まったく逆効果

着ぐるみのキャラクター。
子どもに受け入れられるだろうと、良よかれと思って
用意したものだろう。


店頭にあるものよりも遥かにデカい顔をした不二家のペコちゃんが
ジャスコのなかを歩いていた。歩きかた自体はオズオズと遠慮がち、
目が合う人には手を振っているが、なにぶん有り得ないくらいに
大きな顔をしている。


「コワッ」


一目見て僕の口から思わず飛び出した言葉だ。


一緒に手をつないで歩いている娘はまだ気付いていない。
むしろ、気付かないほうが幸せなんじゃないだろうか。
少し前にもピターラビットの着ぐるみに怯えていた娘だ。


だが、その時はやってきた。店内のコーナーを曲がると
娘の視線にもペコちゃんが入ってくる。
何か喋りながら歩いていた娘にビクンと電気が走った。
つないだ手から可哀相なくらい驚いた様子が伝わってくる。
もちろん喋っていた言葉は飲み込んで後ずさり。


チラッと見えた娘の目には明らかに恐怖の色。
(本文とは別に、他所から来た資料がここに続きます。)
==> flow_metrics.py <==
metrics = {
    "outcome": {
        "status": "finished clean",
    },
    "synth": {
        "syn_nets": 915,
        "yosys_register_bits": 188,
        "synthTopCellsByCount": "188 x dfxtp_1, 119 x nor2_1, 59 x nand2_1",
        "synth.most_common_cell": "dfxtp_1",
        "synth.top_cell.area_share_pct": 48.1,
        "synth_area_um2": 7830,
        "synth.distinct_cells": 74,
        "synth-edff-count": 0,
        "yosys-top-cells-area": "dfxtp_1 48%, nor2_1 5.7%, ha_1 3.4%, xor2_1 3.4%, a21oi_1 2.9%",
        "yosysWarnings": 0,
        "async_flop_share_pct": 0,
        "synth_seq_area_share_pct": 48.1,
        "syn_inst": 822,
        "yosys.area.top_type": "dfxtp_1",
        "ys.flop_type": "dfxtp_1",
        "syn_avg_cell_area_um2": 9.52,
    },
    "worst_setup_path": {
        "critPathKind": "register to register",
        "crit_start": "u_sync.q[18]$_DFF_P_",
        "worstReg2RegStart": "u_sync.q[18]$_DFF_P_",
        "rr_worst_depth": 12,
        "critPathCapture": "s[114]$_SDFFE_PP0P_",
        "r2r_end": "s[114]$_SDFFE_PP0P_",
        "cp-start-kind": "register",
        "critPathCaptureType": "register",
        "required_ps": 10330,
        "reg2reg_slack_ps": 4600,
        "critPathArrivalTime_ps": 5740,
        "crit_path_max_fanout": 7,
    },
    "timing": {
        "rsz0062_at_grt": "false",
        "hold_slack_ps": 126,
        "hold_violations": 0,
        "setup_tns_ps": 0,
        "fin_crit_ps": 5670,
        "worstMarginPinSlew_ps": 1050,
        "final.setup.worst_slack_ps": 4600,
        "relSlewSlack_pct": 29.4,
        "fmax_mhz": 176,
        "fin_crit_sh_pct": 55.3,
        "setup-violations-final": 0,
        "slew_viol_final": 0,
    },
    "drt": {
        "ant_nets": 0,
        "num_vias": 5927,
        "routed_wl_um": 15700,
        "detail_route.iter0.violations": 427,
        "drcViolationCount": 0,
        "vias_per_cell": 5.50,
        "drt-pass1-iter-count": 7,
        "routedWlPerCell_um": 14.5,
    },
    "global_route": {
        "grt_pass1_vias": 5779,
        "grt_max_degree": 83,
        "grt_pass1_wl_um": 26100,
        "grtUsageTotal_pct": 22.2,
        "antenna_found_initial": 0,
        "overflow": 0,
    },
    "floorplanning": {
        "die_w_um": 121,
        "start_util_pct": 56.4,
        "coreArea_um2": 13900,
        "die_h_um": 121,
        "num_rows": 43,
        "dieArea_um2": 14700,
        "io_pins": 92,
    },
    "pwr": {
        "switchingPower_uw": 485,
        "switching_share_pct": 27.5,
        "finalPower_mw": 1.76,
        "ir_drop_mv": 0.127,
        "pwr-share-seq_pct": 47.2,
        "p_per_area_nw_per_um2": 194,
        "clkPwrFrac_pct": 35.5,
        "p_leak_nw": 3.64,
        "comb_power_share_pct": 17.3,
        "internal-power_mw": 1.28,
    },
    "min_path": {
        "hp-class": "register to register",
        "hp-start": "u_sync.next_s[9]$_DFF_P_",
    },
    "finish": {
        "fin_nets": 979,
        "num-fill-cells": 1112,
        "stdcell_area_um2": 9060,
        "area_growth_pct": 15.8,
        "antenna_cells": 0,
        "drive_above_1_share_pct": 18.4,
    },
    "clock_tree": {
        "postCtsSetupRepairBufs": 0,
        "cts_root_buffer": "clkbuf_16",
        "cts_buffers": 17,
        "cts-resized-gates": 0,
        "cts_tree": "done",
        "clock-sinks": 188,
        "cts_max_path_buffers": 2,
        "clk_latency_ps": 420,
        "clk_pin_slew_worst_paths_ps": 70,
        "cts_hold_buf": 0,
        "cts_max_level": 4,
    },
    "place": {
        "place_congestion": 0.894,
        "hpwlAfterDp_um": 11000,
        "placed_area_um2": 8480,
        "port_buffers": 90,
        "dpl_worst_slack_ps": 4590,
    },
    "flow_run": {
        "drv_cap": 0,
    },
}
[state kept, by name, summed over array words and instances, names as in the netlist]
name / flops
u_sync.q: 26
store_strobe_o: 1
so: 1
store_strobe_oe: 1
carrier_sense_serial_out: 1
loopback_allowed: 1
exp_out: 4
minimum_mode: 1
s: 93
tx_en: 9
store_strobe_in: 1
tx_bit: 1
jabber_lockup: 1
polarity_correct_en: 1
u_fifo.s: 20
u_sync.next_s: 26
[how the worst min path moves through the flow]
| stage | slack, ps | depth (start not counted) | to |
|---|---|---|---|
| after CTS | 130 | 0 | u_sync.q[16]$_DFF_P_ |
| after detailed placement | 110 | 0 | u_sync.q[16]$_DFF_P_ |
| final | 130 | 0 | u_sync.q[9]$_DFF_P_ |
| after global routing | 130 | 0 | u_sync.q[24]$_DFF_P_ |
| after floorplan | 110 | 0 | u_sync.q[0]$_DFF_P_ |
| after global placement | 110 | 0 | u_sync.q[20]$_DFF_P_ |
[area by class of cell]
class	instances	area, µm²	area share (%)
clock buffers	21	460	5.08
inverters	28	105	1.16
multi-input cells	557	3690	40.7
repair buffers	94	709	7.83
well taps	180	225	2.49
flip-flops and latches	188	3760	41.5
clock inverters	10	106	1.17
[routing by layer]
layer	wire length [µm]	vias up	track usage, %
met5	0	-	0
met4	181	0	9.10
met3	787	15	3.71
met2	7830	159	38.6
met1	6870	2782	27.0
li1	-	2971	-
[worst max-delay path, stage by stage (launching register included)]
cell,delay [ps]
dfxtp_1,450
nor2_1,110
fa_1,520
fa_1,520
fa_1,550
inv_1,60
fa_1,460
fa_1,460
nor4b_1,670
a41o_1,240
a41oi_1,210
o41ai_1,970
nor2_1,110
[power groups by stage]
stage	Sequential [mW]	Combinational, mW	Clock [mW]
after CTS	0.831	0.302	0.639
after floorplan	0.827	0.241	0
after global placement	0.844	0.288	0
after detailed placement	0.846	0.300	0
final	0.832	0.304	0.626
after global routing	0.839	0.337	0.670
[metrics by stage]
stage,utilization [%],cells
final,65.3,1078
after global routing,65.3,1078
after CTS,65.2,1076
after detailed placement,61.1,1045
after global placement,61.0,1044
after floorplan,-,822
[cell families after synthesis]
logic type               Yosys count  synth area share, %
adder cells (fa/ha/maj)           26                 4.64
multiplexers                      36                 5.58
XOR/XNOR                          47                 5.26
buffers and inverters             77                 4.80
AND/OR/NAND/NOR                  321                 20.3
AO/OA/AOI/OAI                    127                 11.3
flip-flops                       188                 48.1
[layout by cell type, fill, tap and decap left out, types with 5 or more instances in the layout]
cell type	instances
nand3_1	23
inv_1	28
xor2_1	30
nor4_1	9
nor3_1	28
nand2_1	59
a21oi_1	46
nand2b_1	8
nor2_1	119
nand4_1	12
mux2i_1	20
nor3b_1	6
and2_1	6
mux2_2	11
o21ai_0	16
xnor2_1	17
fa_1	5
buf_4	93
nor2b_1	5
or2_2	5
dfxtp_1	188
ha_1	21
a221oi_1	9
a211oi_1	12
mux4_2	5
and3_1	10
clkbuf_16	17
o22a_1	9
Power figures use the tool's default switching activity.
**config.mk**
```make
export PLATFORM = sky130hd
export DESIGN_NAME = pfs_supervisor
export DESIGN_NICKNAME = d
export VERILOG_FILES = /design/src/rtl/pfs_pkg.sv /design/src/rtl/pfs_debounce.sv /design/src/rtl/pfs_supervisor.sv
export SDC_FILE = /design/constraint.sdc
export NUM_CORES = 1
export LEC_CHECK = 0
export BUFFER_PORTS_ARGS = -buffer_cell sky130_fd_sc_hd__buf_2
export CAP_MARGIN = 25
export CORE_ASPECT_RATIO = 0.6
export CORE_UTILIZATION = 45
export DETAILED_ROUTE_END_ITERATION = 10
export PLACE_DENSITY = 0.62
export SYNTH_ARGS = -nofsm -noshare
export SYNTH_HDL_FRONTEND = slang
export SYNTH_SLANG_ARGS = --single-unit
```
**constraint.sdc**
```tcl
create_clock -name clk -period 2.6 [get_ports clk]
set_clock_uncertainty 0.2 [all_clocks]
set_input_delay 0.26 -clock clk [delete_from_list [all_inputs] [get_ports clk]]
set_output_delay 0.26 -clock clk [all_outputs]
set_load 0.05 [all_outputs]
```
**src/rtl/pfs_pkg.sv**
```systemverilog
// Package for the power supply fault supervisor.
// Assumes a 50 MHz system clock and a 32-bit Avalon-MM register bus.
package pfs_pkg;

  // Clock and timing base.
  localparam int CLK_HZ          = 50000000;
  localparam int TICK_US         = 1;
  localparam int TICK_CYCLES     = CLK_HZ / 1000000 * TICK_US;
  localparam int TICK_W          = 6;

  // Printed times, each in its own unit.
  localparam int PG_DELAY_MS     = 250;
  localparam int OFF_DELAY_US    = 2500;
  localparam int RETRY_DELAY_S   = 1;
  localparam int BLANK_MS        = 64;

  // The same times in microsecond ticks.
  localparam int PG_DELAY_TICKS  = PG_DELAY_MS * 1000 / TICK_US;
  localparam int OFF_DELAY_TICKS = OFF_DELAY_US / TICK_US;
  localparam int RETRY_TICKS     = RETRY_DELAY_S * 1000000 / TICK_US;
  localparam int BLANK_TICKS     = BLANK_MS * 1000 / TICK_US;
  localparam int TIMER_W         = 24;

  // Input filter length in clock cycles.
  localparam int DEB_CYCLES      = 16;
  localparam int DEB_W           = 5;

  // Filtered inputs, one bit per monitor.
  localparam int NUM_MON         = 12;
  localparam int MON_AUX_OV      = 0;
  localparam int MON_AUX_UV      = 1;
  localparam int MON_MAIN_OV     = 2;
  localparam int MON_MAIN_UV     = 3;
  localparam int MON_NEG_OV      = 4;
  localparam int MON_NEG_UV      = 5;
  localparam int MON_NEG_OFF     = 6;
  localparam int MON_SUPPLY_OV   = 7;
  localparam int MON_LOCKOUT     = 8;
  localparam int MON_GND_OPEN    = 9;
  localparam int MON_MAINS_OK    = 10;
  localparam int MON_PROGRAM_SELECT_SEL    = 11;

  // Programming word.
  localparam int PROGRAM_SELECT_W          = 32;
  localparam int OPT_LATCH_MODE  = 0;
  localparam int OPT_HYST_EN     = 1;

  // Register map, byte addresses.
  localparam logic [3:0] REG_STATUS  = 4'h0;
  localparam logic [3:0] REG_CONTROL = 4'h4;
  localparam logic [3:0] REG_PROGRAM_SELECT    = 4'h8;
  localparam logic [1:0] CONTROL_RST = 2'h0;
  localparam int CTL_FORCE_OFF   = 0;
  localparam int CTL_LATCH_MODE  = 1;

  // Comparator results as they arrive from the analog front end.
  typedef struct packed {
    logic progSelect;
    logic mainsOk;
    logic groundOpen;
    logic supplyLockout;
    logic supplyOv;
    logic negDisable;
    logic negUv;
    logic negOv;
    logic mainUv;
    logic mainOv;
    logic auxUv;
    logic auxOv;
  } pfs_mon_t;

  // Latched faults, also the low bits of the status register.
  typedef struct packed {
    logic uvBounce;
    logic uvLatch;
    logic mainOvLatch;
    logic supplyOvLatch;
    logic auxUvLatch;
    logic auxOvLatch;
  } pfs_fault_t;

  typedef enum logic [1:0] {UV_IDLE, UV_LATCHED, UV_RETRY} pfs_uv_t;

endpackage

```
**src/rtl/pfs_debounce.sv**
```systemverilog
// Input filter for one asynchronous level.
// Assumes the raw level may change at any time relative to clk.
`timescale 1ns/100ps
`default_nettype none
module pfs_debounce
  import pfs_pkg::*;
(
  // Clock and reset.
  input  wire logic clk,
  input  wire logic resetn,
  // Raw level and filtered result.
  input  wire logic rawIn,
  output var  logic filtered
);

  logic             syncA;
  logic             syncB;
  logic             syncC;
  logic [DEB_W-1:0] stableCount;

  // The new level counts only while the second and third stages agree.
  wire agree    = (syncB == syncC);
  wire differs  = agree && (syncC != filtered);
  wire countEnd = (stableCount == DEB_W'(DEB_CYCLES - 1));

  always_ff @(posedge clk) begin
    if (!resetn) begin
      syncA <= 1'b0;
      syncB <= 1'b0;
      syncC <= 1'b0;
    end else begin
      syncA <= rawIn;
      syncB <= syncA;
      syncC <= syncB;
    end
  end

  // A level must hold for the full count before it is accepted.
  always_ff @(posedge clk) begin
    if (!resetn) begin
      stableCount <= '0;
      filtered    <= 1'b0;
    end else if (!differs) begin
      stableCount <= '0;
    end else if (countEnd) begin
      stableCount <= '0;
      filtered    <= syncC;
    end else begin
      stableCount <= stableCount + DEB_W'(1);
    end
  end

endmodule
`default_nettype wire

```
**src/rtl/pfs_supervisor.sv**
```systemverilog
// Fault supervision and sequencing of a secondary-side supply housekeeper.
// Assumes comparator results arrive as asynchronous levels and software
// reaches the registers over Avalon-MM with waitrequest.
//
// Decided for this implementation: the address map and the Avalon-MM interface to the registers.
`timescale 1ns/100ps
`default_nettype none
module pfs_supervisor
  import pfs_pkg::*;
#(
  parameter int PG_TICKS    = PG_DELAY_TICKS,
  parameter int OFF_TICKS   = OFF_DELAY_TICKS,
  parameter int RETRY_COUNT = RETRY_TICKS,
  parameter int BLANK_COUNT = BLANK_TICKS
)
(
  // Clock and reset.
  input  wire logic                clk,
  input  wire logic                resetn,
  // Comparator results.
  input  wire pfs_mon_t            monitors,
  // Supply-on request pin, serial clock in programming mode.
  input  wire logic                supplyOnRequest,
  // Power good pin, open drain, serial data in programming mode.
  input  wire logic                powerGoodIn,
  output var  logic                powerGoodOut,
  output var  logic                powerGoodOe,
  // Converter controls.
  output var  logic                mainOffRequest,
  output var  logic                auxFaultDrive,
  output var  logic                auxLoopPullLow,
  output var  logic                mainsHystSinkEn,
  output var  logic [PROGRAM_SELECT_W-1:0]   programWord,
  // Avalon-MM slave.
  input  wire logic [3:0]          avsAddress,
  input  wire logic                avsRead,
  input  wire logic                avsWrite,
  input  wire logic [31:0]         avsWritedata,
  input  wire logic [3:0]          avsByteenable,
  output var  logic [31:0]         avsReaddata,
  output var  logic                avsWaitrequest
);

  logic [NUM_MON-1:0] rawMon;
  logic [NUM_MON-1:0] mon;
  logic               supplyOnFilt;

  // Every comparator result passes its own filter.
  assign rawMon = monitors;
  for (genvar i = 0; i < NUM_MON; i++) begin : g_filter
    pfs_debounce u_filter (
      .clk      (clk),
      .resetn   (resetn),
      .rawIn    (rawMon[i]),
      .filtered (mon[i])
    );
  end

  pfs_debounce u_supply_on (
    .clk      (clk),
    .resetn   (resetn),
    .rawIn    (supplyOnRequest),
    .filtered (supplyOnFilt)
  );

  wire lockout  = mon[MON_LOCKOUT];
  wire progMode = mon[MON_PROGRAM_SELECT_SEL];
  // Mains low is a brownout.
  wire mainsOk  = mon[MON_MAINS_OK];
  // Negative rail comparators count only while the pin is not pulled up.
  wire negOn    = !mon[MON_NEG_OFF];
  wire mainOv   = mon[MON_MAIN_OV] || (negOn && mon[MON_NEG_OV]);
  wire mainUv   = mon[MON_MAIN_UV] || (negOn && mon[MON_NEG_UV]);

  // Serial programming port, three-stage synchronisers.
  logic       clkS1;
  logic       clkS2;
  logic       clkS3;
  logic       serClk;
  logic       datS1;
  logic       datS2;
  logic       datS3;
  logic       serDat;

  always_ff @(posedge clk) begin
    if (!resetn) begin
      clkS1 <= 1'b0;
      clkS2 <= 1'b0;
      clkS3 <= 1'b0;
      datS1 <= 1'b0;
      datS2 <= 1'b0;
      datS3 <= 1'b0;
    end else begin
      clkS1 <= supplyOnRequest;
      clkS2 <= clkS1;
      clkS3 <= clkS2;
      datS1 <= powerGoodIn;
      datS2 <= datS1;
      datS3 <= datS2;
    end
  end

  wire clkAgree = (clkS2 == clkS3);
  wire datAgree = (datS2 == datS3);

  always_ff @(posedge clk) begin
    if (!resetn) begin
      serClk <= 1'b0;
      serDat <= 1'b0;
    end else begin
      if (clkAgree)
        serClk <= clkS3;
      if (datAgree)
        serDat <= datS3;
    end
  end

  wire serRise = progMode && clkAgree && clkS3 && !serClk;

  // Volatile programming memory, shifted in MSB first.
  always_ff @(posedge clk) begin
    if (!resetn || lockout) begin
      programWord <= '0;
    end else if (serRise) begin
      programWord <= {programWord[PROGRAM_SELECT_W-2:0], serDat};
    end
  end

  // Software control register.
  logic [1:0] control;
  wire latchMode = programWord[OPT_LATCH_MODE] || control[CTL_LATCH_MODE];
  wire hystEn    = programWord[OPT_HYST_EN];

  // The pin is a clock in programming mode, so the request keeps its
  // last normal-mode value rather than toggling with the serial clock.
  logic onReq;
  logic onReqSeen;
  always_ff @(posedge clk) begin
    if (!resetn) begin
      onReq <= 1'b0;
    end else if (!progMode) begin
      onReq <= supplyOnFilt;
    end
  end

  // A supply-on cycle is a high followed by a return to low.
  wire onCycled = onReqSeen && !onReq;
  always_ff @(posedge clk) begin
    if (!resetn || lockout)
      onReqSeen <= 1'b0;
    else
      onReqSeen <= onReq;
  end

  // Microsecond tick divider.
  logic [TICK_W-1:0] tickDiv;
  wire tick = (tickDiv == TICK_W'(TICK_CYCLES - 1));
  always_ff @(posedge clk) begin
    if (!resetn || tick)
      tickDiv <= '0;
    else
      tickDiv <= tickDiv + TICK_W'(1);
  end

  // Blanking windows.
  logic [TIMER_W-1:0] auxBlankCnt;
  logic [TIMER_W-1:0] mainBlankCnt;
  logic               uvRestart;
  wire auxBlankDone  = (auxBlankCnt == TIMER_W'(BLANK_COUNT));
  wire mainBlankDone = (mainBlankCnt == TIMER_W'(BLANK_COUNT));
  wire mainEnabled   = mainsOk && !onReq;

  // Aux window runs from valid supply.
  always_ff @(posedge clk) begin
    if (!resetn || lockout)
      auxBlankCnt <= '0;
    else if (tick && !auxBlankDone)
      auxBlankCnt <= auxBlankCnt + TIMER_W'(1);
  end

  // Main window runs from valid mains with the converter enabled.
  always_ff @(posedge clk) begin
    if (!resetn || lockout || !mainEnabled || uvRestart)
      mainBlankCnt <= '0;
    else if (tick && !mainBlankDone)
      mainBlankCnt <= mainBlankCnt + TIMER_W'(1);
  end

  // Fault latches; a set in the clearing cycle wins.
  pfs_fault_t fault;
  logic       auxOvLatch;
  logic       auxUvLatch;
  logic       supplyOvLatch;
  logic       mainOvLatch;
  wire setAuxOv = mon[MON_AUX_OV];
  wire setAuxUv = mon[MON_AUX_UV] && auxBlankDone;
  wire setSupOv = mon[MON_SUPPLY_OV];
  wire mainUvEv = mainUv && mainBlankDone && mainsOk;

  always_ff @(posedge clk) begin
    if (!resetn) begin
      auxOvLatch    <= 1'b0;
      auxUvLatch    <= 1'b0;
      supplyOvLatch <= 1'b0;
    end else begin
      auxOvLatch    <= setAuxOv || (auxOvLatch && !lockout);
      auxUvLatch    <= setAuxUv || (auxUvLatch && !lockout);
      supplyOvLatch <= setSupOv || (supplyOvLatch && !lockout);
    end
  end

  // Main overvoltage has no blanking.
  always_ff @(posedge clk) begin
    if (!resetn)
      mainOvLatch <= 1'b0;
    else
      mainOvLatch <= mainOv || (mainOvLatch && !lockout && !onCycled);
  end

  // Main undervoltage: latch or bounce restart.
  pfs_uv_t            uvState;
  logic [TIMER_W-1:0] retryCnt;
  wire retryDone = (retryCnt == TIMER_W'(RETRY_COUNT));
  wire uvClear   = lockout || onCycled;

  always_ff @(posedge clk) begin
    if (!resetn) begin
      uvState   <= UV_IDLE;
      retryCnt  <= '0;
      uvRestart <= 1'b0;
    end else begin
      uvRestart <= 1'b0;
      unique case (uvState)
        UV_IDLE: begin
          retryCnt <= '0;
          if (mainUvEv)
            uvState <= latchMode ? UV_LATCHED : UV_RETRY;
        end
        UV_LATCHED: begin
          if (uvClear)
            uvState <= UV_IDLE;
        end
        UV_RETRY: begin
          if (uvClear) begin
            uvState <= UV_IDLE;
          end else if (retryDone) begin
            uvState   <= UV_IDLE;
            uvRestart <= 1'b1;
          end else if (tick) begin
            retryCnt <= retryCnt + TIMER_W'(1);
          end
        end
      endcase
    end
  end

  // One driver for the whole fault word keeps the status bits coherent.
  assign fault = {uvState == UV_RETRY, uvState == UV_LATCHED, mainOvLatch,
                  supplyOvLatch, auxUvLatch, auxOvLatch};

  // Turn-off delay after a recognised supply-on request.
  logic [TIMER_W-1:0] offCnt;
  wire offDone = (offCnt == TIMER_W'(OFF_TICKS));
  always_ff @(posedge clk) begin
    if (!resetn || !onReq)
      offCnt <= '0;
    else if (tick && !offDone)
      offCnt <= offCnt + TIMER_W'(1);
  end

  // Power good delay once every rail is above its limit.
  wire anyFault = (|fault) || mon[MON_GND_OPEN];
  wire allGood  = !mainUv && !mon[MON_AUX_UV] && mainsOk && !anyFault &&
                  !onReq && !lockout && mainBlankDone;
  logic [TIMER_W-1:0] pgCnt;
  wire pgDone = (pgCnt == TIMER_W'(PG_TICKS));
  always_ff @(posedge clk) begin
    if (!resetn || !allGood)
      pgCnt <= '0;
    else if (tick && !pgDone)
      pgCnt <= pgCnt + TIMER_W'(1);
  end

  // Output decode.
  wire next_mainOff  = lockout || (onReq && offDone) || anyFault ||
                       control[CTL_FORCE_OFF];
  wire next_auxFault = !lockout && (fault.auxOvLatch ||
                       fault.supplyOvLatch ||
                       mon[MON_GND_OPEN]);
  wire next_loopLow  = !lockout && fault.auxUvLatch;
  wire next_pg       = allGood && pgDone && !progMode;
  wire next_hyst     = !lockout && hystEn && !mainsOk;

  always_ff @(posedge clk) begin
    if (!resetn) begin
      mainOffRequest  <= 1'b1;
      auxFaultDrive   <= 1'b0;
      auxLoopPullLow  <= 1'b0;
      powerGoodOut    <= 1'b0;
      powerGoodOe     <= 1'b1;
      mainsHystSinkEn <= 1'b0;
    end else begin
      mainOffRequest  <= next_mainOff;
      auxFaultDrive   <= next_auxFault;
      auxLoopPullLow  <= next_loopLow;
      powerGoodOut    <= 1'b0;
      // Open drain: the pin is pulled low unless power is good, and is
      // released entirely in programming mode to act as data input.
      powerGoodOe     <= !next_pg && !progMode;
      mainsHystSinkEn <= next_hyst;
    end
  end

  // Avalon-MM slave with one wait cycle per access.
  wire        request  = avsRead || avsWrite;
  wire        accept   = request && !avsWaitrequest;
  wire        hitCtl   = (avsAddress == REG_CONTROL);
  wire [31:0] statusWord = {16'h0, 1'b0, uvState == UV_IDLE, progMode,
                            mainsOk, onReq, lockout, mainOffRequest,
                            powerGoodOe, 2'h0, fault};
  wire [31:0] readMux  = (avsAddress == REG_STATUS)  ? statusWord :
                         hitCtl                      ? {30'h0, control} :
                         (avsAddress == REG_PROGRAM_SELECT)    ? programWord :
                                                       32'h0;

  always_ff @(posedge clk) begin
    if (!resetn) begin
      avsWaitrequest <= 1'b1;
      avsReaddata    <= 32'h0;
    end else if (request && avsWaitrequest) begin
      avsWaitrequest <= 1'b0;
      avsReaddata    <= avsRead ? readMux : 32'h0;
    end else begin
      avsWaitrequest <= 1'b1;
    end
  end

  always_ff @(posedge clk) begin
    if (!resetn)
      control <= CONTROL_RST;
    else if (accept && avsWrite && hitCtl && avsByteenable[0])
      control <= avsWritedata[1:0];
  end

endmodule
`default_nettype wire

```
== After elaboration in Yosys (flattened, before gate mapping) ==
Cells that the tools add are included.

* Reductions and logical operators: 123
* Add/subtract/negate cells: 19
* Mux-type cells: 16
* Bitwise operators: 15
* Equality and inequality tests: 56

{| class="wikitable"
|+ Operator list
! cell !! number
|-
| 32-bit two-way mux || 4
|-
| 24-bit by 1-bit adder with 24-bit output (second input constant) || 5
|-
| 24-bit two-way mux || 3
|-
| 5-bit by 1-bit adder with 5-bit output (second input constant) || 13
|-
| 5-bit by 4-bit == test with 1-bit output (second input constant) || 13
|-
| 1-bit logical AND || 50
|-
| 24-bit by 16-bit == test with 1-bit output (second input constant) || 2
|-
| 24-bit case mux with 2 select lines || 1
|-
| 3-bit OR reduction || 14
|-
| 2-bit AND reduction || 13
|-
| 24-bit by 12-bit == test with 1-bit output (second input constant) || 1
|-
| 24-bit by 18-bit == test with 1-bit output (second input constant) || 1
|-
| 24-bit by 20-bit == test with 1-bit output (second input constant) || 1
|-
| 1-bit logical OR || 21
|-
| 1-bit zero test || 19
|-
| 1-bit inverter || 15
|-
| 1-bit == test || 14
|-
| 1-bit inequality test || 13
|-
| 2-bit two-way mux || 5
|-
| 2-bit inequality test (second input constant) || 5
|-
| 6-bit by 1-bit adder with 6-bit output (second input constant) || 1
|-
| 6-bit == test (second input constant) || 1
|-
| 2-bit case mux with 3 select lines || 1
|-
| 6-bit OR reduction || 1
|-
| other kinds (11) || 12
|}

* Register bits: 329

== Depth between registers and ports, before layout ==
* Word-level depth: 14
* Gate-level depth with buffers: 9
* Depth with buffers taken out: 7

== Cells and area by module ==
A second synthesis with hierarchy kept.

* Cells, all modules: 1551
* Area total of the unflattened synthesis: 13948.4 µm²

{| class="wikitable"
|+ By module, submodules not included
! module !! cells each !! sequential area each (µm²) !! area an instance (µm²) !! instances
|-
| pfs_supervisor || 1122 || 4304.1 || 9491.6 || 1
|-
| pfs_debounce || 33 || 180.2 || 342.8 || 13
|}

== Least setup slack after synthesis ==
No wires, ideal clock.

* Kind: register -> register
* From: reg mainBlankCnt[13]
* To: reg powerGoodOe
* Data required time: 2.269 ns
* Stages on the path, launching flop included: 8
* Data arrival time: 2.108 ns
* Buffers on the path: 2
* Setup slack: 0.161 ns
* Library setup time: 0.131 ns
* Cell sequence: dfxtp_1 -> nand4_2 -> or4b_1 -> buf_2 -> or4_4 -> buf_6 -> nor4_2 -> a21oi_1

* Word-level cells in the longest chain between the ends: 6

{| class="wikitable"
|+ Ends and longest elaborated chain
! what !! line !! text
|-
| from (decl) || pfs_supervisor.sv:167 || <nowiki>logic [TIMER_W-1:0] mainBlankCnt;</nowiki>
|-
| from (signal assigned) || pfs_supervisor.sv:186 || <nowiki>mainBlankCnt <= mainBlankCnt + TIMER_W'(1);</nowiki>
|-
| 24-bit by 16-bit == test with 1-bit output || pfs_supervisor.sv:170 || <nowiki>wire mainBlankDone = (mainBlankCnt == TIMER_W'(BLANK_COUNT));</nowiki>
|-
| 1-bit logical AND || pfs_supervisor.sv:274 || <nowiki>!onReq && !lockout && mainBlankDone;</nowiki>
|-
| 1-bit logical AND (2 in a row) || pfs_supervisor.sv:291 || <nowiki>wire next_pg = allGood && pgDone && !progMode;</nowiki>
|-
| 1-bit zero test || pfs_supervisor.sv:309 || <nowiki>powerGoodOe <= !next_pg && !progMode;</nowiki>
|-
| 1-bit logical AND || pfs_supervisor.sv:309 ||
|-
| to (signal assigned) || pfs_supervisor.sv:309 ||
|-
| to (decl) || pfs_supervisor.sv:27 || <nowiki>output var logic powerGoodOe,</nowiki>
|}

Every way passes these cells.
A chain may end at the register's enable or synchronous reset.

== Final worst setup path ==
* From: reg mainBlankCnt[14]
* To: reg powerGoodOe

Same word-level chain as after synthesis.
不自然に
ペコちゃんから視線を外し、僕の影に隠れ固まって
しまった。


動こうとしない娘。あっちに逃げよう、そう誘って
その場を離れた娘は手を放そうとせず、足早に確実に
ペコちゃんから離れるルートを選ぶ。


ペコちゃんに近付くルートはかたくなに拒否。


「だって、おおきすぎ」
娘には恐怖の対象にしか映らなかったらしい。


その後、不二家の前で「小さいペコちゃんがいたよ」と
教えてあげると、一目見た娘は一瞬で目を逸らした。


どうやら嫌われてしまったようです。ペコちゃん。